The music has a rhythm and energy that I had seldom heard in the pop music of the early 1980's. I knew nothing about the artists. At such a young age the distinction between black and white music was not a factor. Then I heard a sound I had never heard before......within seconds I reached for the cassette player and pressed "record". I had captured a short part of a song I could not explain but found compelling, joyful and addictive.

The song was "Let's Get It On" by Marvin Gaye.

That song made me force my Mother to buy me my first long playing vinyl album and since that day I have had an undying love for the music of Marvin Gaye. This love of Marvin's music extends to an early appreciation of the underrated yet classic album "Here, My Dear" which in 2007 received glorious "Expanded Edition" treatment.

Marvin Gaye always appeared to me as a sophisticate with a suave and cool exterior. I knew that he had been murdered by his own Father but the greater details about his life where of little consequence when his music seemed to tell me all I needed to know about the artist.

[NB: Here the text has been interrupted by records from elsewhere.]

This is an optimization exercise on Yosys and OpenROAD, whose aim is small area, not a production implementation. Only simulation tests tie the RTL to the original design; equivalence was not proved.

[flow/flow/run.sh]
#!/bin/bash
# Own layout flow: the standard flow (standard.sh) with one change. Synthesis
# maps the combinational logic with an area-oriented ABC script
# (flow/abc_area.script: choice computation, then ABC's area mapper amap) in
# place of ORFS's abc_area.script. The synthesis script itself, the registers,
# floorplan, placement, CTS and routing are the standard flow's.
set -euo pipefail
W=$(pwd)
rm -rf "$W/scripts_abc"
mkdir -p "$W/scripts_abc"
cp -r "$FLOW_HOME/scripts/." "$W/scripts_abc/"
cp "$W/flow/abc_area.script" "$W/scripts_abc/abc_area.script"
# the standard make command, for the synth target, with the copied scripts
sed -e 's|"${@:-finish}"|SCRIPTS_DIR='"$W"'/scripts_abc synth|' standard.sh > synth_abc.sh
grep -q "scripts_abc synth" synth_abc.sh
bash synth_abc.sh > synth.log 2>&1
# the rest of the standard flow, up to the final DEF
bash standard.sh > layout.log 2>&1
[flow/flow/abc_area.script]
strash
dch -f
amap
topo
stime -c
[flow/standard.sh]
#!/bin/bash
# synth_recipe.tcl (not shown) runs the flow's synth.tcl, then flattens the netlist and writes it again
# the make line also repeats each setting of config.mk as NAME=value (left out here)
make -C /OpenROAD-flow-scripts/flow DESIGN_CONFIG=/design/flow/config.mk WORK_HOME=/design/flow/orfs CLKGATE_MAP_FILE= SYNTH_SCRIPT=/design/flow/synth_recipe.tcl "${@:-finish}"
[flow/config.mk]
export PLATFORM = sky130hd
export DESIGN_NAME = macrow4
export DESIGN_NICKNAME = macrow4
export VERILOG_FILES = /design/flow/design.v
export SDC_FILE = /design/flow/constraint.sdc
export NUM_CORES = 4
export LEC_CHECK = 0
export ABC_AREA = 1
export CAP_MARGIN = 20
export CORE_MARGIN = 2
export CORE_UTILIZATION = 30
export CTS_CLUSTER_DIAMETER = 100
export CTS_CLUSTER_SIZE = 30
export SLEW_MARGIN = 20
export SYNTH_HIERARCHICAL = 1
[flow/constraint.sdc]
create_clock -name core_clock -period 18.0 [get_ports {clk}]
set_input_delay 3.6000 -clock core_clock [delete_from_list [all_inputs] [get_ports {clk}]]
set_output_delay 3.6000 -clock core_clock [all_outputs]
set_load 0.01 [all_outputs]
[flow/design.v]
`timescale 1ns/1ns
module mant_mul(
    input  [9:0]  a,         
    input  [12:0] x3,        
    input  [9:0]  b,         
    output [11:0] y
);
    wire [4:0] s1, s2, s3;
    genvar r;
    generate for (r = 0; r < 5; r = r + 1) begin : dig
        assign s1[r] =  b[2*r] & ~b[2*r+1];
        assign s2[r] = ~b[2*r] &  b[2*r+1];
        assign s3[r] =  b[2*r] &  b[2*r+1];
    end endgenerate
    wire n1, n2, n3, n4, n5, n6, n7, n8, n9, n10, n11, n12;
    wire n13, n14, n15, n16, n17, n18, n19, n20, n21, n22, n23, n24;
    wire n25, n26, n27, n28, n29, n30, n31, n32, n33, n34, n35, n36;
    wire n37, n38, n39, n40, n41, n42, n43, n44, n45, n46, n47, n48;
    wire n49, n50, n51, n52, n53, n54, n55, n56, n57, n58, n59, n60;
    wire n61, n62, n63, n64, n65, n66, n67, n68, n69, n70, n71, n72;
    wire n73, n74, n75, n76, n77, n78, n79, n80, n81, n82, n83, n84;
    wire n85, n86, n87, n88, n89, n90, n91, n92, n93, n94, n95, n96;
    wire n97, n98, n99, n100, n101, n102, n103, n104, n105, n106, n107, n108;
    wire n109, n110, n111, n112, n113, n114, n115, n116, n117, n118, n119, n120;
    wire n121, n122, n123, n124, n125, n126, n127, n128, n129, n130, n131, n132;
    wire n133, n134, n135, n136, n137, n138, n139, n140, n141, n142, n143, n144;
    wire n145, n146, n147, n148, n149, n150, n151, n153, n155, n157, n159, n161;
    wire n163, n165, n167, n168, n169, n170, n171, n172, n173, n174, n175, n176;
    wire n177, n178, n179, n180, n181, n182, n183, n184, n185, n186, n187, n188;
    wire n189, n190, n191;
    assign n1 = (s1[0] & a[0]) | (s3[0] & x3[0]);
    assign n2 = (s1[0] & a[1]) | (s2[0] & a[0]) | (s3[0] & x3[1]);
    assign n3 = (s1[0] & a[2]) | (s2[0] & a[1]) | (s3[0] & x3[2]);
    assign n4 = (s1[0] & a[3]) | (s2[0] & a[2]) | (s3[0] & x3[3]);
    assign n5 = (s1[0] & a[4]) | (s2[0] & a[3]) | (s3[0] & x3[4]);
    assign n6 = (s1[0] & a[5]) | (s2[0] & a[4]) | (s3[0] & x3[5]);
    assign n7 = (s1[0] & a[6]) | (s2[0] & a[5]) | (s3[0] & x3[6]);
    assign n8 = (s1[0] & a[7]) | (s2[0] & a[6]) | (s3[0] & x3[7]);
    assign n9 = (s1[0] & a[8]) | (s2[0] & a[7]) | (s3[0] & x3[8]);
    assign n10 = (s1[0] & a[9]) | (s2[0] & a[8]) | (s3[0] & x3[9]);
    assign n11 = s1[0] | (s2[0] & a[9]) | (s3[0] & x3[10]);
    assign n12 = s2[0] | (s3[0] & x3[11]);
    assign n13 = (s3[0] & x3[12]);
    assign n14 = (s1[1] & a[0]) | (s3[1] & x3[0]);
    assign n15 = (s1[1] & a[1]) | (s2[1] & a[0]) | (s3[1] & x3[1]);
    assign n16 = (s1[1] & a[2]) | (s2[1] & a[1]) | (s3[1] & x3[2]);
    assign n17 = (s1[1] & a[3]) | (s2[1] & a[2]) | (s3[1] & x3[3]);
    assign n18 = (s1[1] & a[4]) | (s2[1] & a[3]) | (s3[1] & x3[4]);
    assign n19 = (s1[1] & a[5]) | (s2[1] & a[4]) | (s3[1] & x3[5]);
    assign n20 = (s1[1] & a[6]) | (s2[1] & a[5]) | (s3[1] & x3[6]);
    assign n21 = (s1[1] & a[7]) | (s2[1] & a[6]) | (s3[1] & x3[7]);
    assign n22 = (s1[1] & a[8]) | (s2[1] & a[7]) | (s3[1] & x3[8]);
    assign n23 = (s1[1] & a[9]) | (s2[1] & a[8]) | (s3[1] & x3[9]);
    assign n24 = s1[1] | (s2[1] & a[9]) | (s3[1] & x3[10]);
    assign n25 = s2[1] | (s3[1] & x3[11]);
    assign n26 = (s3[1] & x3[12]);
    assign n27 = (s1[2] & a[0]) | (s3[2] & x3[0]);
    assign n28 = (s1[2] & a[1]) | (s2[2] & a[0]) | (s3[2] & x3[1]);
    assign n29 = (s1[2] & a[2]) | (s2[2] & a[1]) | (s3[2] & x3[2]);
    assign n30 = (s1[2] & a[3]) | (s2[2] & a[2]) | (s3[2] & x3[3]);
    assign n31 = (s1[2] & a[4]) | (s2[2] & a[3]) | (s3[2] & x3[4]);
    assign n32 = (s1[2] & a[5]) | (s2[2] & a[4]) | (s3[2] & x3[5]);
    assign n33 = (s1[2] & a[6]) | (s2[2] & a[5]) | (s3[2] & x3[6]);
    assign n34 = (s1[2] & a[7]) | (s2[2] & a[6]) | (s3[2] & x3[7]);
    assign n35 = (s1[2] & a[8]) | (s2[2] & a[7]) | (s3[2] & x3[8]);
    assign n36 = (s1[2] & a[9]) | (s2[2] & a[8]) | (s3[2] & x3[9]);
    assign n37 = s1[2] | (s2[2] & a[9]) | (s3[2] & x3[10]);
    assign n38 = s2[2] | (s3[2] & x3[11]);
    assign n39 = (s3[2] & x3[12]);
    assign n40 = (s1[3] & a[0]) | (s3[3] & x3[0]);
    assign n41 = (s1[3] & a[1]) | (s2[3] & a[0]) | (s3[3] & x3[1]);
    assign n42 = (s1[3] & a[2]) | (s2[3] & a[1]) | (s3[3] & x3[2]);
    assign n43 = (s1[3] & a[3]) | (s2[3] & a[2]) | (s3[3] & x3[3]);
    assign n44 = (s1[3] & a[4]) | (s2[3] & a[3]) | (s3[3] & x3[4]);
    assign n45 = (s1[3] & a[5]) | (s2[3] & a[4]) | (s3[3] & x3[5]);
    assign n46 = (s1[3] & a[6]) | (s2[3] & a[5]) | (s3[3] & x3[6]);
    assign n47 = (s1[3] & a[7]) | (s2[3] & a[6]) | (s3[3] & x3[7]);
    assign n48 = (s1[3] & a[8]) | (s2[3] & a[7]) | (s3[3] & x3[8]);
    assign n49 = (s1[3] & a[9]) | (s2[3] & a[8]) | (s3[3] & x3[9]);
    assign n50 = s1[3] | (s2[3] & a[9]) | (s3[3] & x3[10]);
    assign n51 = s2[3] | (s3[3] & x3[11]);
    assign n52 = (s3[3] & x3[12]);
    assign n53 = (s1[4] & a[0]) | (s3[4] & x3[0]);
    assign n54 = (s1[4] & a[1]) | (s2[4] & a[0]) | (s3[4] & x3[1]);
    assign n55 = (s1[4] & a[2]) | (s2[4] & a[1]) | (s3[4] & x3[2]);
    assign n56 = (s1[4] & a[3]) | (s2[4] & a[2]) | (s3[4] & x3[3]);
    assign n57 = (s1[4] & a[4]) | (s2[4] & a[3]) | (s3[4] & x3[4]);
    assign n58 = (s1[4] & a[5]) | (s2[4] & a[4]) | (s3[4] & x3[5]);
    assign n59 = (s1[4] & a[6]) | (s2[4] & a[5]) | (s3[4] & x3[6]);
    assign n60 = (s1[4] & a[7]) | (s2[4] & a[6]) | (s3[4] & x3[7]);
    assign n61 = (s1[4] & a[8]) | (s2[4] & a[7]) | (s3[4] & x3[8]);
    assign n62 = (s1[4] & a[9]) | (s2[4] & a[8]) | (s3[4] & x3[9]);
    assign n63 = s1[4] | (s2[4] & a[9]) | (s3[4] & x3[10]);
    assign n64 = s2[4] | (s3[4] & x3[11]);
    assign n65 = (s3[4] & x3[12]);
    assign n190 = ~n188;
    assign n191 = n189 ^ n188;
    ha_c u0(.a(n53), .b(n42), .s(n66), .co(n67));
    fa_c u1(.a(n54), .b(n43), .c(n32), .s(n68), .co(n69));
    fa_c u2(.a(a[0]), .b(n55), .c(n44), .s(n70), .co(n71));
    ha_c u3(.a(n33), .b(n22), .s(n72), .co(n73));
    fa_c u4(.a(a[1]), .b(n56), .c(n45), .s(n74), .co(n75));
    fa_c u5(.a(n34), .b(n23), .c(n12), .s(n76), .co(n77));
    fa_c u6(.a(a[2]), .b(n57), .c(n46), .s(n78), .co(n79));
    fa_c u7(.a(n35), .b(n24), .c(n13), .s(n80), .co(n81));
    fa_c u8(.a(a[3]), .b(n58), .c(n47), .s(n82), .co(n83));
    ha_c u9(.a(n36), .b(n25), .s(n84), .co(n85));
    fa_c u10(.a(a[4]), .b(n59), .c(n48), .s(n86), .co(n87));
    ha_c u11(.a(n37), .b(n26), .s(n88), .co(n89));
    fa_c u12(.a(a[5]), .b(n60), .c(n49), .s(n90), .co(n91));
    ha_c u13(.a(a[6]), .b(n61), .s(n92), .co(n93));
    ha_c u14(.a(n40), .b(n29), .s(n94), .co(n95));
    fa_c u15(.a(n41), .b(n30), .c(n19), .s(n96), .co(n97));
    fa_c u16(.a(n31), .b(n20), .c(n9), .s(n98), .co(n99));
    fa_c u17(.a(n67), .b(n21), .c(n10), .s(n100), .co(n101));
    fa_c u18(.a(n69), .b(n11), .c(n70), .s(n102), .co(n103));
    fa_c u19(.a(n73), .b(n71), .c(n74), .s(n104), .co(n105));
    fa_c u20(.a(n77), .b(n75), .c(n78), .s(n106), .co(n107));
    fa_c u21(.a(n81), .b(n79), .c(n82), .s(n108), .co(n109));
    fa_c u22(.a(n85), .b(n83), .c(n86), .s(n110), .co(n111));
    fa_c u23(.a(n89), .b(n87), .c(n38), .s(n112), .co(n113));
    fa_c u24(.a(n91), .b(n50), .c(n39), .s(n114), .co(n115));
    fa_c u25(.a(n93), .b(a[7]), .c(n62), .s(n116), .co(n117));
    ha_c u26(.a(a[8]), .b(n63), .s(n118), .co(n119));
    ha_c u27(.a(n27), .b(n16), .s(n120), .co(n121));
    fa_c u28(.a(n28), .b(n17), .c(n6), .s(n122), .co(n123));
    fa_c u29(.a(n18), .b(n7), .c(n94), .s(n124), .co(n125));
    fa_c u30(.a(n95), .b(n8), .c(n96), .s(n126), .co(n127));
    fa_c u31(.a(n97), .b(n66), .c(n98), .s(n128), .co(n129));
    fa_c u32(.a(n99), .b(n68), .c(n100), .s(n130), .co(n131));
    fa_c u33(.a(n101), .b(n72), .c(n102), .s(n132), .co(n133));
    fa_c u34(.a(n103), .b(n76), .c(n104), .s(n134), .co(n135));
    fa_c u35(.a(n105), .b(n80), .c(n106), .s(n136), .co(n137));
    fa_c u36(.a(n107), .b(n84), .c(n108), .s(n138), .co(n139));
    fa_c u37(.a(n109), .b(n88), .c(n110), .s(n140), .co(n141));
    fa_c u38(.a(n111), .b(n90), .c(n112), .s(n142), .co(n143));
    fa_c u39(.a(n113), .b(n92), .c(n114), .s(n144), .co(n145));
    fa_c u40(.a(n115), .b(n51), .c(n116), .s(n146), .co(n147));
    fa_c u41(.a(n117), .b(n52), .c(n118), .s(n148), .co(n149));
    fa_c u42(.a(n119), .b(a[9]), .c(n64), .s(n150), .co(n151));
    assign n153 = n3 & n14;
    maj_c u44(.a(n4), .b(n15), .c(n153), .co(n155));
    maj_c u45(.a(n120), .b(n5), .c(n155), .co(n157));
    maj_c u46(.a(n122), .b(n121), .c(n157), .co(n159));
    maj_c u47(.a(n124), .b(n123), .c(n159), .co(n161));
    maj_c u48(.a(n126), .b(n125), .c(n161), .co(n163));
    maj_c u49(.a(n128), .b(n127), .c(n163), .co(n165));
    maj_c u50(.a(n130), .b(n129), .c(n165), .co(n167));
    fa_c u51(.a(n132), .b(n131), .c(n167), .s(n168), .co(n169));
    fa_c u52(.a(n134), .b(n133), .c(n169), .s(n170), .co(n171));
    fa_c u53(.a(n136), .b(n135), .c(n171), .s(n172), .co(n173));
    fa_c u54(.a(n138), .b(n137), .c(n173), .s(n174), .co(n175));
    fa_c u55(.a(n140), .b(n139), .c(n175), .s(n176), .co(n177));
    fa_c u56(.a(n142), .b(n141), .c(n177), .s(n178), .co(n179));
    fa_c u57(.a(n144), .b(n143), .c(n179), .s(n180), .co(n181));
    fa_c u58(.a(n146), .b(n145), .c(n181), .s(n182), .co(n183));
    fa_c u59(.a(n148), .b(n147), .c(n183), .s(n184), .co(n185));
    fa_c u60(.a(n150), .b(n149), .c(n185), .s(n186), .co(n187));
    fa_c u61(.a(n65), .b(n151), .c(n187), .s(n188), .co(n189));
    assign y = {n191, n190, n186, n184, n182, n180, n178, n176, n174, n172, n170, n168};
endmodule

Recently I purchased from Amazon "Where Did Our Love Go?" by Nelson George and "Divided Soul" by David Ritz. I wanted to learn finally and authoritatively about about Motown and particularly about the life of Marvin Gaye.

I read "Where Did Our Love Go?" by Nelson George first and was a little disappointed. The book is very short considering the subject and many interesting facts are omitted. It is well-written but feels slightly rushed. I expected a more in-depth study of the label and its artists. Indeed the book begins with a discussion of the word "authoritative" and challenges the concept due to faulty memories and revisionist intentions. But a biography can be authoritative even if it contains slight errors or perpetuates certain myths. To be authoritative in the biography format is to cover all the bases with a wealth of research and present all of the available facts. In this case "Where Did Our Love Go?" by Nelson George fails simply due to the huge amount of material this biographer chooses to omit.

"Divided Soul" by David Ritz on the other hand is authoritative. David Ritz is confident enough to know or seek out his subject and the biography is a revelation. The disturbing elements in Gaye's character are explored in depth yet there is a sympathy for the man much like those around him had, even when he was behaving at his most belligerent. The paranoia Marvin suffered so greatly in his later life is clearly a result of his cocaine use. This drug has the power to induce extreme paranoia. Cocaine taken regularly, when a person is already mentally confused, fragile, depressed or disturbed only exasperates those conditions.

The lasting impact of this excellent biography are in two areas of Marvin's life. The first is illustrated by a picture of Marvin standing on stage in nothing but a small black "jock strap" with his trousers around his ankles. This "humiliating" image shows how Marvin perversely believed that this was what the audience wanted.

The second is the idea, believed by his family, that Marvin was in fact in control of his actions right up to the last and his murder was in fact a conceived and conscious plan to finally rid his Father from the family for good. This idea is made more palatable by the fact that Marvin gave his Father the gun that indeed finally killed him.

David Ritz's book is one of the best biographies I have read and it should been seen as the authoritative examination of Marvin Gaye's life. I am sure Marvin himself would have been very pleased with the revelatory, sometimes shocking yet wholly honest content of this excellent biography.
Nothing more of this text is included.